Arts reporter Adrian Dannatt is curator of the exhibit. He says the Love image proves Mr. Indiana is an artist of universal appeal.
"You have to remember that when his paintings first appeared in 1959, 1960 they were extremely radical for the time," he said. "Suddenly you had, for example, a painting with the word "Eat" and another painting with the word "die" in very bright colors, stenciled letters. Most people said this was not art. But at the same time it had an immediate appeal, a graphic appeal."
A second exhibit at New York's Paul Kasmin gallery is focusing on Mr. Indiana's most recent work, a series of bright, geometric signs with messages of peace intersected by the rounded letter "Y", the universal peace symbol.

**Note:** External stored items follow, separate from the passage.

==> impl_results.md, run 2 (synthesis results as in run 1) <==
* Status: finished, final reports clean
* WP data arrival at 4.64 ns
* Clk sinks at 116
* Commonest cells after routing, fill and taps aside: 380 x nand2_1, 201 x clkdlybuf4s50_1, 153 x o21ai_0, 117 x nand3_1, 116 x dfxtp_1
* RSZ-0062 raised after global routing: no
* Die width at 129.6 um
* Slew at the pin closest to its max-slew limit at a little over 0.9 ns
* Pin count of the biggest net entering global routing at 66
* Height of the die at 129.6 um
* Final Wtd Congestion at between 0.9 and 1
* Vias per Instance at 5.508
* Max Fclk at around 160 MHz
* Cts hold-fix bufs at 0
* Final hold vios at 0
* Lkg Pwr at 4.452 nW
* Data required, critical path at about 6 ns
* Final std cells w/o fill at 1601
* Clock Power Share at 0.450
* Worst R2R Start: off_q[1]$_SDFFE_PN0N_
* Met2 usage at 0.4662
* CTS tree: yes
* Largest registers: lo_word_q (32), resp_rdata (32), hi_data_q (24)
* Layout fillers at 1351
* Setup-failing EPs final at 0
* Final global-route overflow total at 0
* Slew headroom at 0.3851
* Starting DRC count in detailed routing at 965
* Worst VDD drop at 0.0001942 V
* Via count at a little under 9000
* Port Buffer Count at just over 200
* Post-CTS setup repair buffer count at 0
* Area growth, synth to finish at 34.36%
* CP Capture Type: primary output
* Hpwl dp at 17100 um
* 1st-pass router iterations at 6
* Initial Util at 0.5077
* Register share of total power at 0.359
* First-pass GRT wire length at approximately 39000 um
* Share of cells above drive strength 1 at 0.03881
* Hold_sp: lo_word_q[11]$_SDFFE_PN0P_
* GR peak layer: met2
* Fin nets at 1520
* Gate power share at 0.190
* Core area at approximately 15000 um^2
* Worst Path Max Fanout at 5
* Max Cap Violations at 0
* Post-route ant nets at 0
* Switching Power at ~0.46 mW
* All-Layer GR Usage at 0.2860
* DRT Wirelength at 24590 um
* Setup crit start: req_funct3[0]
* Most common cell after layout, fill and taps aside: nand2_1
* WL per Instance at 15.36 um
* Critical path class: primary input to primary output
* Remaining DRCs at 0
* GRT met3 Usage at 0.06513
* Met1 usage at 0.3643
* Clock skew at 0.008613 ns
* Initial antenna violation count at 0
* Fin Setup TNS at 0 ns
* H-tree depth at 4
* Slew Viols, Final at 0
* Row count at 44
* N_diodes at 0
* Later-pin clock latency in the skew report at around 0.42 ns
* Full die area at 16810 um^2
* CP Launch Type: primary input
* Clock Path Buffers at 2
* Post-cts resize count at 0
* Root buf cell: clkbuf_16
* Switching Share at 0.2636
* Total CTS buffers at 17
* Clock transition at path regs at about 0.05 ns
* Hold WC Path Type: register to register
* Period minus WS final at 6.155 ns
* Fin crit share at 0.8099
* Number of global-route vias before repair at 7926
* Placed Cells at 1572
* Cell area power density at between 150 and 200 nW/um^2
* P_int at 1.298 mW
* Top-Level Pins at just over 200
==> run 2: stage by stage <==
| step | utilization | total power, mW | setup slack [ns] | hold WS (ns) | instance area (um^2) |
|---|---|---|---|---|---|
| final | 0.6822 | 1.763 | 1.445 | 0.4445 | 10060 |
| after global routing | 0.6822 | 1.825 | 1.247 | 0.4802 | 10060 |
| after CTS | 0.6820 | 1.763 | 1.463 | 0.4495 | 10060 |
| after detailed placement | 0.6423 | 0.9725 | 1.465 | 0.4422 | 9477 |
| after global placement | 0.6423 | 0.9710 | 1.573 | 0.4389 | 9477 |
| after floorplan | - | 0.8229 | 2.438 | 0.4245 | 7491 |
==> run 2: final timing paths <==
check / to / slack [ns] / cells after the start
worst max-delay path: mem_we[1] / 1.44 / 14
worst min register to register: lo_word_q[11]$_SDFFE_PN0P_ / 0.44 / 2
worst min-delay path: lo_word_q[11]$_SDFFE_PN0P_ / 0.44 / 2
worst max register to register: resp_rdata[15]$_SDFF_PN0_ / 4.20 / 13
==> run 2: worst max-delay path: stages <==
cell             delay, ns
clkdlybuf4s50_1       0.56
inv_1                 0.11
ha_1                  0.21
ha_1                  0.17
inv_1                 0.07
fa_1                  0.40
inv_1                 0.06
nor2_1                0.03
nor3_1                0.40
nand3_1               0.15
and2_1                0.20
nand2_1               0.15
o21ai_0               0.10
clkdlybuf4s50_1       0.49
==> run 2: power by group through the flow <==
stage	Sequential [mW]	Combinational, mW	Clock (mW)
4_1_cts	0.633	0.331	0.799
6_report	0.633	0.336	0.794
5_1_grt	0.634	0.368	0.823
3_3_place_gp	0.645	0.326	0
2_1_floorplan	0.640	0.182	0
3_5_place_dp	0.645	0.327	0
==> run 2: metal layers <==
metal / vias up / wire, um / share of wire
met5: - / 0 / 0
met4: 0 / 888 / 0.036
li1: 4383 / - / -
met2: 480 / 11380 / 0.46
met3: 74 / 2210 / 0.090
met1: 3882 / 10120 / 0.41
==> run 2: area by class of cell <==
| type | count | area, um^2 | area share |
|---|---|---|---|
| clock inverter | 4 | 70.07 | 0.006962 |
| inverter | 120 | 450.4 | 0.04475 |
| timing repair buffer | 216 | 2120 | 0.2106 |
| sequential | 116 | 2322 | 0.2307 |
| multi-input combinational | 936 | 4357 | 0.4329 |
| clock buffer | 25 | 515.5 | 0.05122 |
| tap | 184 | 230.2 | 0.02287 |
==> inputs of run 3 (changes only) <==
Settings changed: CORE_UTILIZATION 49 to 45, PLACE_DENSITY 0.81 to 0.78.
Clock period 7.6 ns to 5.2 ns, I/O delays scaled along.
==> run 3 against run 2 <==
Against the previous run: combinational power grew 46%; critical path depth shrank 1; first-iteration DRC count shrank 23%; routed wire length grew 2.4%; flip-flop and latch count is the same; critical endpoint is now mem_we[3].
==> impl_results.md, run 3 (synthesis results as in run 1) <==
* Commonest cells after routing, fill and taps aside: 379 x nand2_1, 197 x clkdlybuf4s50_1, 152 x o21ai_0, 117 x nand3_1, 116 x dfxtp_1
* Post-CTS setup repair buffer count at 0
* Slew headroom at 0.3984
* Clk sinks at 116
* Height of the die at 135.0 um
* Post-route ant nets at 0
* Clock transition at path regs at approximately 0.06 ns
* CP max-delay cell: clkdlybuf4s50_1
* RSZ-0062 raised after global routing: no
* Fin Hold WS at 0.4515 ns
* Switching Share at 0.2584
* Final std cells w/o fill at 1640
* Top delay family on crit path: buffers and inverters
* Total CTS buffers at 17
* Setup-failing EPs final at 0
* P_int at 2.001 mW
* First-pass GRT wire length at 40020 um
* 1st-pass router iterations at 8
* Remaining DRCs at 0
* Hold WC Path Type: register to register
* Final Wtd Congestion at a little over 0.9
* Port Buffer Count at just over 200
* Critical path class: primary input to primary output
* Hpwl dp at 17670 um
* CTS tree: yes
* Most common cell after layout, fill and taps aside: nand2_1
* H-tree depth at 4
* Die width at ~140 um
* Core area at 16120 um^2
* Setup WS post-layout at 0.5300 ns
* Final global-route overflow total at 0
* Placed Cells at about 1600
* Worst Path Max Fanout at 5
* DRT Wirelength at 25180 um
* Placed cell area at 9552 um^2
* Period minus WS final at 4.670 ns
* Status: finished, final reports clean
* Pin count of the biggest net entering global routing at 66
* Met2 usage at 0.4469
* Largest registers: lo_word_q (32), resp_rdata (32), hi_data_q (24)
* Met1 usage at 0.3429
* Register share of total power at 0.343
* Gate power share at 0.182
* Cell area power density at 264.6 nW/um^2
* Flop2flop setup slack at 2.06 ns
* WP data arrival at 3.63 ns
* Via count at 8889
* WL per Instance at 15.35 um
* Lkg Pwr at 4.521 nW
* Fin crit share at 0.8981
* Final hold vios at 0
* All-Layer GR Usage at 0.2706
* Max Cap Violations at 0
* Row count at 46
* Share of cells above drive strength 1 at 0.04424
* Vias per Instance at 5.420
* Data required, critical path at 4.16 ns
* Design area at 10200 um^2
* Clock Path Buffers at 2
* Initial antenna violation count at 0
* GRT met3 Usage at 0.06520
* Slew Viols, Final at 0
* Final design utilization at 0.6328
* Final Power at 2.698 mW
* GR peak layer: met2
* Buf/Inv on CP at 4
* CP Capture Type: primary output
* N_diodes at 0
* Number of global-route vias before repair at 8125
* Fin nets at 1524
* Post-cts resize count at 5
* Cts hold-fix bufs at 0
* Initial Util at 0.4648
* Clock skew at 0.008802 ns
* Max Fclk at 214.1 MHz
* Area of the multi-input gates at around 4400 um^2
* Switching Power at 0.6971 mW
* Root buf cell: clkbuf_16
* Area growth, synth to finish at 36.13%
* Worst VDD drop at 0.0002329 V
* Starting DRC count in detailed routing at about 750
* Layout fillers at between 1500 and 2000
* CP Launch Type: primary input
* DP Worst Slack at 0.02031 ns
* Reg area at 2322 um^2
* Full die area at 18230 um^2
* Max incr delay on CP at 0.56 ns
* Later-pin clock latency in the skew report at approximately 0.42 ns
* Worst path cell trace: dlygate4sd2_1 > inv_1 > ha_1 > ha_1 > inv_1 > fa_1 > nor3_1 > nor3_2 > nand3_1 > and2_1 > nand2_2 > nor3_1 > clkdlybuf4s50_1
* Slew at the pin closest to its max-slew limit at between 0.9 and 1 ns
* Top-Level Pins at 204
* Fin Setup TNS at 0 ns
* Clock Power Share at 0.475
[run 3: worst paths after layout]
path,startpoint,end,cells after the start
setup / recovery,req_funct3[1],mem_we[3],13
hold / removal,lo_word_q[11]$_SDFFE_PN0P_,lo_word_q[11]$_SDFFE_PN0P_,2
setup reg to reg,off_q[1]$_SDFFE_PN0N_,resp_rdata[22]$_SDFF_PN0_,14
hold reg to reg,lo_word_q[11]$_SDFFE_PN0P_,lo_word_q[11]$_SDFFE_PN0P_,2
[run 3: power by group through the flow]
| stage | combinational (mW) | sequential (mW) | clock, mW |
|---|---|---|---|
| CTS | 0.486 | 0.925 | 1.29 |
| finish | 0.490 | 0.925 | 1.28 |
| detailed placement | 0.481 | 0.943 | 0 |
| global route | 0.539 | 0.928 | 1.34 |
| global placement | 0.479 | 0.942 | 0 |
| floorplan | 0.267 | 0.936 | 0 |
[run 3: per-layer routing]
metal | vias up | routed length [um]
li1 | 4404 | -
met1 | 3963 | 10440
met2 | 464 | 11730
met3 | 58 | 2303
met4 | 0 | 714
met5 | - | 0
### config.mk
export PLATFORM = sky130hd
export DESIGN_NAME = ibex_fetch_stage
export DESIGN_NICKNAME = d
export VERILOG_FILES = /design/src/rtl/ibex_fetch_stage.sv
export SDC_FILE = /design/constraint.sdc
export NUM_CORES = 1
export LEC_CHECK = 0
export BUFFER_PORTS_ARGS = -buffer_cell sky130_fd_sc_hd__clkbuf_2
export CAP_MARGIN = 30
export CORE_AREA = 2 2 148 150
export CTS_CLUSTER_SIZE = 30
export DETAILED_ROUTE_END_ITERATION = 6
export DIE_AREA = 0 0 150 152
export GPL_ROUTABILITY_DRIVEN = 0
export PLACE_DENSITY_LB_ADDON = 0.05
export SYNTH_ARGS = -nofsm -noshare
export SYNTH_HDL_FRONTEND = slang
export SYNTH_SLANG_ARGS = --single-unit
### constraint.sdc
create_clock -name clk_i -period 4.4 [get_ports clk_i]
set_input_delay 0.44 -clock clk_i [delete_from_list [all_inputs] [get_ports clk_i]]
set_output_delay 0.44 -clock clk_i [all_outputs]
set_load 0.1 [all_outputs]
### src/rtl/ibex_fetch_stage.sv
// Ibex instruction-fetch stage: PC-redirect selection plus a QueueDepth-entry IF/ID queue.
// Defining IBEX_FETCH_PERF_CNT_EN adds a 32-bit ID-starve stall counter.
module ibex_fetch_stage #(
  parameter logic [31:0] DmHaltAddr      = 32'h1A110800,
  parameter logic [31:0] DmExceptionAddr = 32'h1A110808,
  parameter int unsigned QueueDepth      = 2,
  parameter int unsigned CntW            = $clog2(QueueDepth + 1)
) (
  input  logic            clk_i,
  input  logic            rst_ni,
  input  logic [31:0]     boot_addr_i,
  input  logic            req_i,
  input  logic            pc_set_i,
  input  logic [2:0]      pc_mux_i,
  input  logic [1:0]      exc_pc_mux_i,
  input  logic [5:0]      exc_cause_i,
  input  logic [31:0]     jump_target_ex_i,
  input  logic [31:0]     csr_mepc_i,
  input  logic [31:0]     csr_depc_i,
  input  logic [31:0]     csr_mtvec_i,
  output logic            csr_mtvec_init_o,
  output logic            branch_req_o,
  output logic [31:0]     branch_addr_o,
  input  logic            fetch_valid_i,
  input  logic            fetch_err_i,
  input  logic [31:0]     fetch_rdata_i,
  input  logic [31:0]     fetch_addr_i,
  output logic            fetch_ready_o,
  output logic            instr_valid_id_o,
  input  logic            id_ready_i,
  output logic [31:0]     instr_rdata_id_o,
  output logic [31:0]     pc_id_o,
  output logic            instr_fetch_err_o,
  output logic            instr_is_compressed_id_o,
  output logic [CntW-1:0] queue_cnt_o,
  output logic            perf_imiss_o,
  output logic [31:0]     perf_stall_cnt_o
);

  localparam int unsigned     PtrW    = (QueueDepth > 1) ? $clog2(QueueDepth) : 1;
  localparam logic [PtrW-1:0] LastPtr = PtrW'(QueueDepth - 1);
  localparam logic [CntW-1:0] FullCnt = CntW'(QueueDepth);

  typedef enum logic {INIT, RUN} state_e;

  state_e          state_q;
  logic [31:0]     exc_pc, boot_pc, mux_pc, tgt_pc;
  logic            push, pop;
  logic [PtrW-1:0] rptr_q, rptr_d, wptr_q, wptr_d;
  logic [CntW-1:0] cnt_q, cnt_d;
  logic [31:0]     rdata_q [QueueDepth];
  logic [31:0]     addr_q  [QueueDepth];
  logic            err_q   [QueueDepth];
  logic            unused_bits;

  assign unused_bits = ^{boot_addr_i[7:0], exc_cause_i[5], tgt_pc[0]};

  // Redirect target selection.
  assign boot_pc = {boot_addr_i[31:8], 8'h80};

  always_comb begin
    case (exc_pc_mux_i)
      2'd0:    exc_pc = {csr_mtvec_i[31:8], 8'h00};
      2'd1:    exc_pc = {csr_mtvec_i[31:8], 1'b0, exc_cause_i[4:0], 2'b00};
      2'd2:    exc_pc = DmHaltAddr;
      default: exc_pc = DmExceptionAddr;
    endcase
  end

  always_comb begin
    case (pc_mux_i)
      3'd1:    mux_pc = jump_target_ex_i;
      3'd2:    mux_pc = exc_pc;
      3'd3:    mux_pc = csr_mepc_i;
      3'd4:    mux_pc = csr_depc_i;
      default: mux_pc = boot_pc;
    endcase
  end

  // The first request after reset issues the boot redirect unless an explicit redirect wins.
  assign tgt_pc           = pc_set_i ? mux_pc : boot_pc;
  assign branch_addr_o    = {tgt_pc[31:1], 1'b0};
  assign branch_req_o     = pc_set_i | ((state_q == INIT) & req_i);
  assign csr_mtvec_init_o = pc_set_i & (pc_mux_i == 3'd0);

  always_ff @(posedge clk_i or negedge rst_ni) begin
    if (!rst_ni) begin
      state_q <= INIT;
    end else if (pc_set_i || req_i) begin
      state_q <= RUN;
    end
  end

  assign fetch_ready_o    = (state_q == RUN) & ~pc_set_i & req_i & (cnt_q < FullCnt);
  assign instr_valid_id_o = (cnt_q != '0);
  assign push             = fetch_valid_i & fetch_ready_o;
  assign pop              = instr_valid_id_o & id_ready_i;

  function automatic logic [PtrW-1:0] ptr_inc(input logic [PtrW-1:0] p);
    return (p == LastPtr) ? '0 : p + 1'b1;
  endfunction

  always_comb begin
    rptr_d = rptr_q;
    wptr_d = wptr_q;
    cnt_d  = cnt_q;
    if (pc_set_i) begin
      rptr_d = '0;
      wptr_d = '0;
      cnt_d  = '0;
    end else begin
      if (push) wptr_d = ptr_inc(wptr_q);
      if (pop)  rptr_d = ptr_inc(rptr_q);
      case ({push, pop})
        2'b10:   cnt_d = cnt_q + 1'b1;
        2'b01:   cnt_d = cnt_q - 1'b1;
        default: cnt_d = cnt_q;
      endcase
    end
  end

  always_ff @(posedge clk_i or negedge rst_ni) begin
    if (!rst_ni) begin
      rptr_q <= '0;
      wptr_q <= '0;
      cnt_q  <= '0;
    end else begin
      rptr_q <= rptr_d;
      wptr_q <= wptr_d;
      cnt_q  <= cnt_d;
    end
  end

  // push is already gated off during a redirect, so no flush term is needed here.
  always_ff @(posedge clk_i or negedge rst_ni) begin
    if (!rst_ni) begin
      for (int i = 0; i < int'(QueueDepth); i++) begin
        rdata_q[i] <= '0;
        addr_q[i]  <= '0;
        err_q[i]   <= 1'b0;
      end
    end else if (push) begin
      rdata_q[wptr_q] <= fetch_rdata_i;
      addr_q[wptr_q]  <= fetch_addr_i;
      err_q[wptr_q]   <= fetch_err_i;
    end
  end

  assign instr_rdata_id_o         = rdata_q[rptr_q];
  assign pc_id_o                  = addr_q[rptr_q];
  assign instr_fetch_err_o        = err_q[rptr_q];
  assign instr_is_compressed_id_o = (rdata_q[rptr_q][1:0] != 2'b11);
  assign queue_cnt_o              = cnt_q;
  assign perf_imiss_o             = (cnt_q == '0) | branch_req_o;

`ifdef IBEX_FETCH_PERF_CNT_EN
  logic [31:0] stall_cnt_q;

  always_ff @(posedge clk_i or negedge rst_ni) begin
    if (!rst_ni) begin
      stall_cnt_q <= '0;
    end else if ((state_q == RUN) && req_i && id_ready_i && (cnt_q == '0)) begin
      stall_cnt_q <= stall_cnt_q + 32'd1;
    end
  end

  assign perf_stall_cnt_o = stall_cnt_q;
`else
  assign perf_stall_cnt_o = 32'd0;
`endif

endmodule

==> impl_summary.log <==
INFO  metric status = complete, no violations
INFO  metric cts_max_level = 4
INFO  metric rr_worst_depth = 6
INFO  metric criticalPathCategory = in -> out
INFO  metric finalCritPeriodShare = 0.714
INFO  metric grt_pass1_vias = 6,730
INFO  metric wire_per_inst = 18.7 um
INFO  metric die-area = 22,800 um2
INFO  metric arrival_worst_endpoint = 2.70 ns
INFO  metric setup-tns-final = 0 ns
INFO  metric wl_met1 = 8.86 mm
INFO  metric n_fill_cell = 2,128
INFO  metric yosys_most_used_dff = sky130_fd_sc_hd__dfrtp_1
INFO  metric finalMaxSlewViolations = 0
INFO  metric number_of_antenna_violations_at_the_first_check_in_global_routing = 4
INFO  metric wl_met2 = 12.4 mm
INFO  metric initial_core_util = 0.349
INFO  metric hold_viol = 0
INFO  metric min-delay-path-class = in -> async
INFO  metric grt_max_degree = 55
INFO  metric placed_cells = 1,203
INFO  metric detail_route.first_pass.iterations = 6
INFO  metric detail_route.vias_per_cell = 4.92
INFO  metric max_freq = 0.319 GHz
INFO  metric dr_wl_met3 = 1.30 mm
INFO  metric max-cap-violations = 0
INFO  metric slowest_stage = sky130_fd_sc_hd__or3b_2
INFO  metric grt_first_pass_wirelength = 36.1 mm
INFO  metric synth.ff_latch_count = 135
INFO  metric layout_common_cells = 324 x sky130_fd_sc_hd__clkbuf_2, 156 x sky130_fd_sc_hd__mux2_2, 134 x sky130_fd_sc_hd__dfrtp_1
INFO  metric ys_seq_area_frac = 0.453
INFO  metric critical_path.n_buffers_inverters = 3
INFO  metric clk-insertion-delay-late = 0.42 ns
INFO  metric setup.worst_path.start_class = input port
INFO  metric dieWidth = 150 um
INFO  metric final_common_cell = sky130_fd_sc_hd__clkbuf_2
INFO  metric fp.dieH = 152 um
INFO  metric clockBufferDepth = 2
INFO  metric detail_route.wirelength = 23.2 mm
INFO  metric detail_route.iter0.violations = 224
INFO  metric top_ports = 379
INFO  metric vias = 6,101
INFO  metric total_routing_usage_gr = 0.204
INFO  metric cpLargestDelayFamily = buffers and inverters
INFO  metric rows = 54
INFO  metric number_of_enable_flip_flop_cells_after_synthesis = 0
INFO  metric routed.top_layer = met4
INFO  metric path_clk_slew = 0.06 ns
INFO  metric cp_common_cell = sky130_fd_sc_hd__clkbuf_2
INFO  metric synth_cells = 630
INFO  metric critical_path.max_fanout = 28
INFO  metric setup_violations = 0
INFO  metric timing.clock.skew = 0.00680 ns
INFO  metric min_period = 3.14 ns
INFO  metric clockRootBuffer = sky130_fd_sc_hd__clkbuf_16
INFO  metric critical_path.max_stage_delay = 0.69 ns
INFO  metric asyncSetResetFlopFracSynth = 1.00
INFO  metric clock_sinks = 135
INFO  metric netlist-cell-type-count = 42
INFO  metric worst-slew-pin-transition = 0.973 ns
INFO  metric post-cts-setup-buffers = 0
INFO  metric stdcell_count = 1,240
INFO  metric cts_made_buffers = 17
INFO  metric detailed_place_hpwl = 17.9 mm
INFO  metric cts_tree = built
INFO  metric final.hold.worst_slack = 0.0426 ns
INFO  metric cp.depth = 7
INFO  metric drive_gt1_frac = 0.601
INFO  metric cts_hold_buf = 0
INFO  metric synth-warning-count = 0
INFO  metric path_cells = clkbuf_2 -> or3b_2 -> a21boi_2 -> buf_4 -> nor2_1 -> a41oi_1 -> clkbuf_2
INFO  metric area_growth_syn_to_layout = 32.8%
INFO  metric leakagePower = 5.04 nW
INFO  metric irDropWorstVdd = 0.000258 V
INFO  metric end_kind = primary output
INFO  metric drc = 0
INFO  metric global_route.overflow_total = 0
INFO  metric core_area = 21,400 um2
INFO  metric number_of_input_and_output_port_buffers_inserted = 325
INFO  metric power_density = 541 nW/um2
INFO  metric nets = 1,185
INFO  metric required = 3.96 ns
INFO  metric antenna_left = 0
INFO  metric post_synth_instance_area = 7450 um2
INFO  metric grt_setup_unrepaired = no
INFO  metric max-slew-margin-rel = 0.352
INFO  metric post_cts_resize_count = 0
INFO  metric synth.avg_cell_area = 11.8 um2
-- cell usage after synthesis, types with 7 or more instances --
cell type / instances / area [um2]
sky130_fd_sc_hd__a21oi_1: 23 / 115
sky130_fd_sc_hd__mux2_2: 156 / 1760
sky130_fd_sc_hd__nand2_1: 44 / 165
sky130_fd_sc_hd__clkbuf_1: 27 / 101
sky130_fd_sc_hd__o21ai_0: 9 / 45.0
sky130_fd_sc_hd__inv_1: 19 / 71.3
sky130_fd_sc_hd__a22oi_1: 7 / 52.6
sky130_fd_sc_hd__a41oi_1: 17 / 149
sky130_fd_sc_hd__buf_4: 34 / 255
sky130_fd_sc_hd__nor2_1: 25 / 93.8
sky130_fd_sc_hd__buf_2: 10 / 50.1
sky130_fd_sc_hd__mux2_4: 39 / 586
sky130_fd_sc_hd__dfrtp_1: 135 / 3380
sky130_fd_sc_hd__o22ai_1: 18 / 113
-- layout make-up --
type | count | area, um2 | area share
antenna | 4 | 10.0 | 0.00101
clock buffer | 21 | 470 | 0.0476
clock inverter | 11 | 146 | 0.0148
inverter | 20 | 75.1 | 0.00759
multi-input combinational | 429 | 3690 | 0.373
sequential | 135 | 3380 | 0.342
tap | 280 | 350 | 0.0354
timing repair buffer | 340 | 1770 | 0.179
-- routing by layer --
layer  GRT usage  vias to the layer above
li1            -                     2840
met1       0.225                     2997
met2       0.368                      225
met3      0.0486                       39
met4      0.0948                        0
met5           0                        -
-- metrics by stage --
step                       util  worst slack (ns)  total power, W  area, um2
after detailed placement  0.433              1.27         0.00393       9250
after floorplan               -             0.734         0.00355       7580
after global placement    0.432              1.28         0.00388       9220
after CTS                 0.462              1.26         0.00541       9860
final                     0.463              1.26         0.00535       9890
after global routing      0.463              1.14         0.00557       9890
-- cell families (layout without fill, tap and decap cells) --
logic type | after synthesis | after routing | synth area share
muxes | 199 | 199 | 0.320
buffers and inverters | 98 | 392 | 0.0722
xor gates and xnor gates | 2 | 2 | 0.00235
DFF | 135 | 135 | 0.453
AOI/OAI and AO/OA | 101 | 101 | 0.0941
and+or+nand+nor | 94 | 94 | 0.0576
other | 1 | 37 | 0.000503
-- where the power goes --
| part | switching (W) | leakage (nW) | internal, W | total [W] |
|---|---|---|---|---|
| combinational | 0.00172 | 3.05 | 0.000561 | 0.00228 |
| sequential | 0.000122 | 1.69 | 0.00149 | 0.00161 |
| clock | 0.000523 | 0.299 | 0.000936 | 0.00146 |
| total | 0.00237 | 5.04 | 0.00299 | 0.00535 |
-- path summary, 6_finish.rpt --
check                          startpoint                end  slack [ns]
max in group asynchronous          rst_ni        rdata_q[36]        3.29
max reg2reg                queue_cnt_o[1]         addr_q[52]        2.10
max                           pc_mux_i[1]  branch_addr_o[24]        1.26
min reg2reg                    addr_q[19]         addr_q[19]        0.50
min                                rst_ni        rdata_q[29]        0.04
min in group clk_i                  req_i            state_q        0.25
-- worst reg2reg max path: cells and delay by family (launching register included) --
family                 cells  cell delay, ns
DFF                        1            0.40
muxes                      1            0.36
and+or+nand+nor            3            0.86
buffers and inverters      2            0.57
-- registers in the layout, summed over array words and instances, names as in the netlist --
signal and cells:
state_q 1, addr_q 64, wptr_q 1, err_q 2, rptr_q 1, queue_cnt_o 2, rdata_q 64
Note: power is estimated with default switching activity, not from simulation.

The September 11, 2001 attacks and the war in Iraq inspired the series. Describing the series, Mr. Indiana says the desperation of the early signs gives way to a glimmer of hope.
"It becomes particular desperate when the peace symbol is inverted and is really plunging in despair," he said. "I grew a little weary of my own despair and my own grief. So, the two peace paintings in the back room, finally I had a faint feeling of optimism that if we shouted and hollered and screamed enough maybe we might resurrect this very special thing called peace."
Despite his success in the world of art, Robert Indiana insists that he is essentially a sign painter.
"All my paintings, almost every one, has words in it," said Robert Indiana. "What I came to love is when everything is distilled into one word. I doubt if people will consider that a sign, but I am a sign painter. I did my first sign for my mother and father's doughnut shop in Columbus, Indiana."
Mr. Indiana is now working on a Peace series in Chinese.
"The Chinese word for peace happens to be ping," he said. "So instead of 'peace, peace, peace', I have 'ping, ping, ping'."